When you start creating an SLA policy, the milestones are prepopulated with the default values. You can change them as you need.
Use
d
for days,h
for hours, andm
for minutes. Use a space as a separator.Examples:
2h
12h 5m
1d 12h 30m
The time to assign must be shorter than the first response time.
The total resolution time must be longer than the first response time.
Using 0 (zero) as the value of a milestone is not allowed.
You can disable the milestones that you do not need (for example, depending on your business requirements, you may not be interested in how fast a Care agent posts the first reply and may want rather focus on the total resolution time).
You cannot disable all milestones at once. At least one milestone must always be enabled in an SLA policy.
The disabled milestones are skipped, and a case is automatically moved to the next enabled milestone. The disabled milestones are not visible in the case’s details and milestone log and are not included in Care widgets and metrics (see Analyze Performance of Your Care Operations).
Statuses
An SLA policy can be enabled (its status set to ON) or disabled (its status set to OFF).
An enabled SLA policy is in active use and gets assigned to the matching new cases.
A disabled SLA policy is not assigned to any new case.
A new SLA policy is created as disabled by default. This is done so that you can save an SLA policy that is not completely configured and you want to return to it later or you want to test the SLA policy before it gets assigned to any case.
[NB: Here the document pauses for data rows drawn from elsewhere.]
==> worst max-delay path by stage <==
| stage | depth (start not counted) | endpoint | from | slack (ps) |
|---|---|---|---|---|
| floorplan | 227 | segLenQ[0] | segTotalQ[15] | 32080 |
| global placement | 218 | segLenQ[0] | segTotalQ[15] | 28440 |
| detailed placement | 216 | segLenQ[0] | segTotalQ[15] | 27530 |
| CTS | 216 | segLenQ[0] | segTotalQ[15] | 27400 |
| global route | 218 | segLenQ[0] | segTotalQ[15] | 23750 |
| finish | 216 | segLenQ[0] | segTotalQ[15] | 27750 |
`config.mk`:
```
export PLATFORM = sky130hd
export DESIGN_NAME = smart_status_attribute_report
export DESIGN_NICKNAME = d
export VERILOG_FILES = /design/src/rtl/smart_status_pkg.sv /design/src/rtl/smart_status_attribute_report.sv
export VERILOG_INCLUDE_DIRS = /design/src /design/src/rtl
export SDC_FILE = /design/constraint.sdc
export NUM_CORES = 1
export LEC_CHECK = 0
export BUFFER_PORTS_ARGS = -buffer_cell sky130_fd_sc_hd__buf_2
export CORE_AREA = 10 10 410 412
export DETAILED_ROUTE_END_ITERATION = 8
export DIE_AREA = 0 0 420 422
export GPL_TIMING_DRIVEN = 0
export PLACE_DENSITY = 0.36
export RECOVER_POWER = 25
export REMOVE_ABC_BUFFERS = 1
export SLEW_MARGIN = 5
export SYNTH_ARGS = -nofsm -noshare
export SYNTH_HDL_FRONTEND = slang
export SYNTH_SLANG_ARGS = --single-unit
export TNS_END_PERCENT = 1
```
`constraint.sdc`:
```
create_clock -name core_clk -period 7.5 [get_ports core_clk]
set_input_delay 1.875 -clock core_clk [delete_from_list [all_inputs] [get_ports core_clk]]
set_output_delay 1.875 -clock core_clk [all_outputs]
set_load 0.03 [all_outputs]
```
[src/logic/fcs_pkg.sv]
// constants and types shared by the flash command sequencer
package fcs_pkg;
   localparam logic [1:0]  ASZ_ROM       = 2'b10;
   localparam logic [1:0]  ASZ_PROG      = 2'b01;
   localparam logic [1:0]  ASZ_RESET     = ASZ_ROM;
   localparam logic [1:0]  SZ_BYTE       = 2'b00;
   localparam logic [1:0]  SZ_HALF       = 2'b01;
   localparam logic [1:0]  SZ_WORD       = 2'b10;
   localparam logic [7:0]  CMD_RESET     = 8'hf0;
   localparam logic [7:0]  CMD_UNLOCK1   = 8'haa;
   localparam logic [7:0]  CMD_UNLOCK2   = 8'h55;
   localparam logic [7:0]  CMD_PROGRAM   = 8'ha0;
   localparam logic [7:0]  CMD_ERASE     = 8'h80;
   localparam logic [7:0]  CMD_CHIP      = 8'h10;
   localparam logic [7:0]  CMD_SECTOR    = 8'h30;
   localparam logic [11:0] ADDR_UNLOCK1  = 12'haa8;
   localparam logic [11:0] ADDR_UNLOCK2  = 12'h554;
   localparam logic [31:0] FLASH_BASE    = 32'h0000_0000;
   localparam logic [19:0] FLASH_PAGES   = 20'h00040;
   localparam int          SECT_SHIFT    = 15;
   localparam int          NUM_SECT      = 8;
   localparam int          SYS_CLK_MHZ   = 10;
   localparam int          ERASE_WIN_NS  = 40000;
   localparam logic [19:0] ERASE_WIN_CYC = 20'((ERASE_WIN_NS * SYS_CLK_MHZ + 999) / 1000);
   localparam int          ST_POLLING_DATA_FLAG       = 7;
   localparam int          ST_RUNNING_TOGGLE_FLAG       = 6;
   localparam int          ST_TIME_LIMIT_FLAG       = 5;
   localparam int          ST_ERASE_WINDOW_FLAG       = 3;
   localparam logic [2:0]  OP_PROGRAM    = 3'h1;
   localparam logic [2:0]  OP_CHIP_PRE   = 3'h2;
   localparam logic [2:0]  OP_CHIP_ERS   = 3'h3;
   localparam logic [2:0]  OP_SECT_PRE   = 3'h4;
   localparam logic [2:0]  OP_SECT_ERS   = 3'h5;
   typedef enum logic [2:0] {
      OPS_IDLE, OPS_PROG, OPS_CHIP_PRE, OPS_CHIP_ERS,
      OPS_SECT_WIN, OPS_SECT_PRE, OPS_SECT_ERS
   } fcs_op_e;
   typedef enum logic [2:0] {
      DEC_IDLE, DEC_UNL1, DEC_UNL2, DEC_PDATA, DEC_ERS1, DEC_ERS2, DEC_ERS3
   } fcs_dec_e;
endpackage : fcs_pkg

[src/logic/fcs_cmd_if.sv]
// command write strobe towards the decoder and decoded command pulses back
`timescale 1ns/10ps
interface fcs_cmd_if;
   logic        wrStb;
   logic [11:0] lowAddr;
   logic [7:0]  lowData;
   logic        accept;
   logic        rstCmd;
   logic        progCmd;
   logic        chipCmd;
   logic        sectCmd;
   modport ctrl (output wrStb, lowAddr, lowData, accept,
                 input rstCmd, progCmd, chipCmd, sectCmd);
   modport dec  (input wrStb, lowAddr, lowData, accept,
                 output rstCmd, progCmd, chipCmd, sectCmd);
endinterface : fcs_cmd_if

[src/logic/fcs_op_timer.sv]
// down counter giving one pulse when a loaded interval has run out
`timescale 1ns/10ps
module fcs_op_timer (
   input  wire logic        sys_clk,  // system clock
   input  wire logic        rst_n,    // async reset, low
   input  wire logic        load,     // start or restart
   input  wire logic [19:0] loadVal,  // interval in cycles
   input  wire logic        stop,     // abandon interval
   output logic             expired   // pulse at end
);
   typedef struct packed {
      logic [19:0] cnt;
      logic        run;
      logic        exp;
   } fcs_tmr_s;
   fcs_tmr_s q;
   fcs_tmr_s d;
   always_comb
   begin
      d = q;
      d.exp = 1'b0;
      if (load)
      begin
         d.cnt = loadVal;
         d.run = 1'b1;
      end
      else if (stop)
         d.run = 1'b0;
      else if (q.run)
      begin
         if (q.cnt <= 20'h00001)
         begin
            d.run = 1'b0;
            d.exp = 1'b1;
         end
         d.cnt = q.cnt - 20'h00001;
      end
   end
   always_ff @(posedge sys_clk or negedge rst_n)
      if (!rst_n)
         q <= '0;
      else
         q <= d;
   assign expired = q.exp;
endmodule : fcs_op_timer

[src/logic/fcs_cmd_decoder.sv]
// matches half-word command write sequences against the command table
`timescale 1ns/10ps
module fcs_cmd_decoder (
   input  wire logic sys_clk,  // system clock
   input  wire logic rst_n,    // async reset, low
   fcs_cmd_if.dec    cmd       // writes in, commands out
);
   typedef struct packed {
      fcs_pkg::fcs_dec_e st;
   } fcs_dec_s;
   fcs_dec_s q;
   fcs_dec_s d;
   logic     a1;
   logic     a2;
   always_comb
   begin
      d = q;
      cmd.rstCmd = 1'b0;
      cmd.progCmd = 1'b0;
      cmd.chipCmd = 1'b0;
      cmd.sectCmd = 1'b0;
      a1 = (cmd.lowAddr == fcs_pkg::ADDR_UNLOCK1);
      a2 = (cmd.lowAddr == fcs_pkg::ADDR_UNLOCK2);
      if (!cmd.accept)
         d.st = fcs_pkg::DEC_IDLE;
      else if (cmd.wrStb)
      begin
         d.st = fcs_pkg::DEC_IDLE;
         case (q.st)
            fcs_pkg::DEC_IDLE:
               if (cmd.lowData == fcs_pkg::CMD_RESET)
                  cmd.rstCmd = 1'b1;
               else if (a1 && cmd.lowData == fcs_pkg::CMD_UNLOCK1)
                  d.st = fcs_pkg::DEC_UNL1;
            fcs_pkg::DEC_UNL1:
               if (a2 && cmd.lowData == fcs_pkg::CMD_UNLOCK2)
                  d.st = fcs_pkg::DEC_UNL2;
            fcs_pkg::DEC_UNL2:
               if (a1 && cmd.lowData == fcs_pkg::CMD_RESET)
                  cmd.rstCmd = 1'b1;
               else if (a1 && cmd.lowData == fcs_pkg::CMD_PROGRAM)
                  d.st = fcs_pkg::DEC_PDATA;
               else if (a1 && cmd.lowData == fcs_pkg::CMD_ERASE)
                  d.st = fcs_pkg::DEC_ERS1;
            fcs_pkg::DEC_PDATA:
               cmd.progCmd = 1'b1;
            fcs_pkg::DEC_ERS1:
               if (a1 && cmd.lowData == fcs_pkg::CMD_UNLOCK1)
                  d.st = fcs_pkg::DEC_ERS2;
            fcs_pkg::DEC_ERS2:
               if (a2 && cmd.lowData == fcs_pkg::CMD_UNLOCK2)
                  d.st = fcs_pkg::DEC_ERS3;
            fcs_pkg::DEC_ERS3:
               if (a1 && cmd.lowData == fcs_pkg::CMD_CHIP)
                  cmd.chipCmd = 1'b1;
               else if (cmd.lowData == fcs_pkg::CMD_SECTOR)
                  cmd.sectCmd = 1'b1;
            default:
               d.st = fcs_pkg::DEC_IDLE;
         endcase
      end
   end
   always_ff @(posedge sys_clk or negedge rst_n)
      if (!rst_n)
         q <= '{st: fcs_pkg::DEC_IDLE};
      else
         q <= d;
endmodule : fcs_cmd_decoder

[src/logic/fcs_sequencer.sv]
// flash access mode, command sequencing and embedded operation control
`timescale 1ns/10ps

////////////////////////////////////////////////////////////////////////////////
module fcs_sequencer #(
   parameter int unsigned OP_LIMIT_CYC = 200000  // rated time of one phase
) (
   input  wire logic        sys_clk,            // system clock, 10 MHz
   input  wire logic        rst_n,              // async reset, low
   input  wire logic        aszWrEn,            // write access size field
   input  wire logic [1:0]  aszWrData,          // new access size value
   output logic [1:0]       accessSizeSel,      // current access size field
   output logic             fetchEnable,        // code fetch from flash allowed
   input  wire logic        busReq,             // access request pulse
   input  wire logic        busWrite,           // 1 write, 0 read
   input  wire logic [1:0]  busSize,            // byte, half or word
   input  wire logic [31:0] busAddr,            // byte address
   input  wire logic [15:0] busWdata,           // half-word write data
   output logic             busAck,             // answer pulse
   output logic             busErr,             // access refused
   output logic [31:0]      busRdata,           // read data
   output logic [31:0]      arrRdAddr,          // array read word address
   input  wire logic [31:0] arrRdData,          // array read data
   output logic             arrOpStart,         // array phase start pulse
   output logic [2:0]       arrOpCode,          // array phase kind
   output logic [31:0]      arrOpAddr,          // program or sector address
   output logic [15:0]      arrOpData,          // program value
   output logic             arrOpAbort,         // abandon array phase
   input  wire logic        arrOpDone,          // array phase finished
   output logic             readyFlag,          // no operation running
   output logic             timeLimitFlag,      // rated time exceeded
   output logic             eraseWindowFlag,    // sector window has closed
   output logic             runningToggleFlag,  // toggle bit next read returns
   output logic             pollingDataFlag     // polling bit now
);

   ////////////////////////////////////////////////////////////////////////////
   typedef struct packed {
      logic [1:0]              access_size_sel;
      fcs_pkg::fcs_op_e        st;
      logic                    issued;
      logic                    time_limit_flag;
      logic                    tog;
      logic [fcs_pkg::NUM_SECT-1:0] sectMap;
      logic [2:0]              curSect;
      logic [31:0]             progAddr;
      logic [15:0]             progData;
      logic                    pend;
      logic                    pWr;
      logic [1:0]              pSz;
      logic                    pHi;
      logic                    ack;
      logic                    err;
      logic [31:0]             rdata;
      logic [31:0]             rdAddr;
      logic                    opStart;
      logic [2:0]              opCode;
      logic [31:0]             opAddr;
      logic                    abort;
   } fcs_seq_s;

   fcs_seq_s q;
   fcs_seq_s d;

   fcs_cmd_if cmd ();

   logic       progMode;
   logic       running;
   logic       take;
   logic       cmdWr;
   logic       winExp;
   logic       limExp;
   logic       winLoad;
   logic       limLoad;
   logic [7:0] statusByte;
   logic       polling_data_flag;

   ////////////////////////////////////////////////////////////////////////////
   function automatic logic in_flash(input logic [31:0] a);
      logic [19:0] page;
      page = a[31:12] - fcs_pkg::FLASH_BASE[31:12];
      return page < fcs_pkg::FLASH_PAGES;
   endfunction : in_flash

   function automatic logic [2:0] sect_of(input logic [31:0] a);
      logic [31:0] off;
      off = a - fcs_pkg::FLASH_BASE;
      return off[fcs_pkg::SECT_SHIFT +: 3];
   endfunction : sect_of

   function automatic logic [2:0] lowest(input logic [fcs_pkg::NUM_SECT-1:0] m);
      logic [2:0] r;
      r = 3'h0;
      for (int i = fcs_pkg::NUM_SECT - 1; i >= 0; i--)
         if (m[i])
            r = 3'(i);
      return r;
   endfunction : lowest

   function automatic logic [31:0] sect_base(input logic [2:0] s);
      return fcs_pkg::FLASH_BASE + (32'(s) << fcs_pkg::SECT_SHIFT);
   endfunction : sect_base

   ////////////////////////////////////////////////////////////////////////////
   assign progMode = (q.access_size_sel == fcs_pkg::ASZ_PROG);
   assign running  = (q.st != fcs_pkg::OPS_IDLE);
   assign take     = busReq && !q.pend;
   // commands only as in-range half-word writes in programming mode
   assign cmdWr    = take && busWrite && progMode && busSize == fcs_pkg::SZ_HALF
                     && in_flash(busAddr);

   assign cmd.wrStb   = cmdWr;
   assign cmd.lowAddr = busAddr[11:0];
   assign cmd.lowData = busWdata[7:0];
   // the decoder only listens when a new command can be started or an
   // overrun operation is waiting for its read/reset
   assign cmd.accept  = progMode && (!running || q.time_limit_flag);

   fcs_cmd_decoder u_dec (
      .sys_clk (sys_clk),
      .rst_n   (rst_n),
      .cmd     (cmd)
   );

   fcs_op_timer u_win (
      .sys_clk (sys_clk),
      .rst_n   (rst_n),
      .load    (winLoad),
      .loadVal (fcs_pkg::ERASE_WIN_CYC),
      .stop    (q.abort),
      .expired (winExp)
   );

   fcs_op_timer u_lim (
      .sys_clk (sys_clk),
      .rst_n   (rst_n),
      .load    (limLoad),
      .loadVal (20'(OP_LIMIT_CYC)),
      .stop    (q.abort || !q.issued),
      .expired (limExp)
   );

   assign limLoad = q.opStart;

   always_comb
   begin
      case (q.st)
         fcs_pkg::OPS_PROG:     polling_data_flag = ~q.progData[7];
         fcs_pkg::OPS_SECT_WIN: polling_data_flag = 1'b1;
         default:               polling_data_flag = 1'b0;
      endcase
      statusByte = 8'h00;
      statusByte[fcs_pkg::ST_POLLING_DATA_FLAG] = polling_data_flag;
      statusByte[fcs_pkg::ST_RUNNING_TOGGLE_FLAG] = q.tog;
      statusByte[fcs_pkg::ST_TIME_LIMIT_FLAG] = q.time_limit_flag;
      statusByte[fcs_pkg::ST_ERASE_WINDOW_FLAG] = q.st != fcs_pkg::OPS_SECT_WIN
                                     && q.st != fcs_pkg::OPS_PROG;
   end

   ////////////////////////////////////////////////////////////////////////////
   always_comb
   begin
      d = q;
      d.ack = 1'b0;
      d.err = 1'b0;
      d.opStart = 1'b0;
      d.abort = 1'b0;
      winLoad = 1'b0;

      if (aszWrEn)
         d.access_size_sel = aszWrData;

      // bus side: take, then answer two edges later
      if (take)
      begin
         d.pend = 1'b1;
         d.pWr = busWrite;
         d.pSz = busSize;
         d.pHi = busAddr[1];
         d.rdAddr = {busAddr[31:2], 2'b00};
      end
      if (q.pend)
      begin
         d.pend = 1'b0;
         d.ack = 1'b1;
         if (!q.pWr)
         begin
            if (progMode && q.pSz == fcs_pkg::SZ_WORD)
            begin
               d.err = 1'b1;
               d.rdata = 32'h0000_0000;
            end
            else if (progMode && running)
            begin
               d.rdata = {24'h000000, statusByte};
               d.tog = ~q.tog;
            end
            else if (progMode)
               d.rdata = {16'h0000, q.pHi ? arrRdData[31:16] : arrRdData[15:0]};
            else
               d.rdata = arrRdData;
         end
      end

      // embedded operation sequencing
      case (q.st)
         fcs_pkg::OPS_IDLE:
         begin
            d.issued = 1'b0;
            d.time_limit_flag = 1'b0;
            d.tog = 1'b0;
            if (cmd.progCmd)
            begin
               d.progAddr = busAddr;
               d.progData = busWdata;
               d.st = fcs_pkg::OPS_PROG;
            end
            else if (cmd.chipCmd)
               d.st = fcs_pkg::OPS_CHIP_PRE;
            else if (cmd.sectCmd)
            begin
               d.sectMap = '0;
               d.sectMap[sect_of(busAddr)] = 1'b1;
               winLoad = 1'b1;
               d.st = fcs_pkg::OPS_SECT_WIN;
            end
         end
         fcs_pkg::OPS_SECT_WIN:
         begin
            // later codes extend the set and restart the window
            if (cmdWr && busWdata[7:0] == fcs_pkg::CMD_SECTOR)
            begin
               d.sectMap[sect_of(busAddr)] = 1'b1;
               winLoad = 1'b1;
            end
            else if (winExp)
            begin
               d.curSect = lowest(q.sectMap);
               d.st = fcs_pkg::OPS_SECT_PRE;
            end
         end
         default:
         begin
            if (!q.issued)
            begin
               d.issued = 1'b1;
               d.opStart = 1'b1;
               case (q.st)
                  fcs_pkg::OPS_PROG:
                  begin
                     d.opCode = fcs_pkg::OP_PROGRAM;
                     d.opAddr = q.progAddr;
                  end
                  fcs_pkg::OPS_CHIP_PRE:
                  begin
                     d.opCode = fcs_pkg::OP_CHIP_PRE;
                     d.opAddr = fcs_pkg::FLASH_BASE;
                  end
                  fcs_pkg::OPS_CHIP_ERS:
                  begin
                     d.opCode = fcs_pkg::OP_CHIP_ERS;
                     d.opAddr = fcs_pkg::FLASH_BASE;
                  end
                  fcs_pkg::OPS_SECT_PRE:
                  begin
                     d.opCode = fcs_pkg::OP_SECT_PRE;
                     d.opAddr = sect_base(q.curSect);
                  end
                  default:
                  begin
                     d.opCode = fcs_pkg::OP_SECT_ERS;
                     d.opAddr = sect_base(q.curSect);
                  end
               endcase
            end
            else if (arrOpDone && !q.time_limit_flag)
            begin
               d.issued = 1'b0;
               case (q.st)
                  fcs_pkg::OPS_CHIP_PRE: d.st = fcs_pkg::OPS_CHIP_ERS;
                  fcs_pkg::OPS_SECT_PRE: d.st = fcs_pkg::OPS_SECT_ERS;
                  fcs_pkg::OPS_SECT_ERS:
                  begin
                     d.sectMap[q.curSect] = 1'b0;
                     if ((q.sectMap & ~(8'h01 << q.curSect)) == '0)
                        d.st = fcs_pkg::OPS_IDLE;
                     else
                     begin
                        d.curSect = lowest(q.sectMap & ~(8'h01 << q.curSect));
                        d.st = fcs_pkg::OPS_SECT_PRE;
                     end
                  end
                  default:               d.st = fcs_pkg::OPS_IDLE;
               endcase
            end
            if (limExp)
               d.time_limit_flag = 1'b1;
         end
      endcase

      // overrun operation is ended only by read/reset
      if (running && q.time_limit_flag && cmd.rstCmd)
      begin
         d.abort = 1'b1;
         d.st = fcs_pkg::OPS_IDLE;
         d.issued = 1'b0;
      end
   end

   always_ff @(posedge sys_clk or negedge rst_n)
      if (!rst_n)
      begin
         q <= '0;
         q.access_size_sel <= fcs_pkg::ASZ_RESET;
         q.st <= fcs_pkg::OPS_IDLE;
      end
      else
         q <= d;

   ////////////////////////////////////////////////////////////////////////////
   assign accessSizeSel     = q.access_size_sel;
   assign fetchEnable       = (q.access_size_sel == fcs_pkg::ASZ_ROM);
   assign busAck            = q.ack;
   assign busErr            = q.err;
   assign busRdata          = q.rdata;
   assign arrRdAddr         = q.rdAddr;
   assign arrOpStart        = q.opStart;
   assign arrOpCode         = q.opCode;
   assign arrOpAddr         = q.opAddr;
   assign arrOpData         = q.progData;
   assign arrOpAbort        = q.abort;
   assign readyFlag         = (q.st == fcs_pkg::OPS_IDLE);
   assign timeLimitFlag     = q.time_limit_flag;
   assign eraseWindowFlag   = q.st != fcs_pkg::OPS_SECT_WIN && q.st != fcs_pkg::OPS_PROG
                              && q.st != fcs_pkg::OPS_IDLE;
   assign runningToggleFlag = q.tog;
   assign pollingDataFlag   = polling_data_flag;

endmodule : fcs_sequencer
If you disable an SLA policy that have been assigned to some cases, it remains assigned to these cases.
You can enable or disable an SLA policy at any time (see “Enable or disable an SLA policy” in Set Up an SLA in Care).
How a case gets an SLA policy assigned
A case gets the SLA policy assigned when the case is created in Care. Once the SLA policy is assigned to a case, it cannot be unassigned or changed to a different SLA policy. You only can edit the assigned SLA policy itself (update its conditions or milestones; see “Update an SLA policy” in Set Up an SLA in Care).
Each new case is evaluated against the existing enabled SLA policies in the order in which the SLA policies are listed on the SLA Policies page. The first SLA policy whose conditions meet the case properties is assigned to the case, and the evaluation stops.
Cases are not evaluated against disabled SLA policies.
Here is how it works: when a new case is opened in Care, its properties are compared to the conditions of the first SLA policy in the list.
If the case properties match the conditions, the SLA policy is assigned to the case.
The evaluation stops. The case is not compared to any other SLA policy in the list.If the case properties do not match the conditions, the SLA policy is skipped, and the case is compared to the second SLA policy in the list. If the case properties do not match the conditions of that SLA policy either, the SLA policy is skipped, and the case is compared to the third SLA policy in the list, and so on.
This process continues until an SLA policy that matches the case properties is found. In this case, this SLA policy is assigned to the case. The evaluation stops. The case is not compared to any other SLA policy in the list.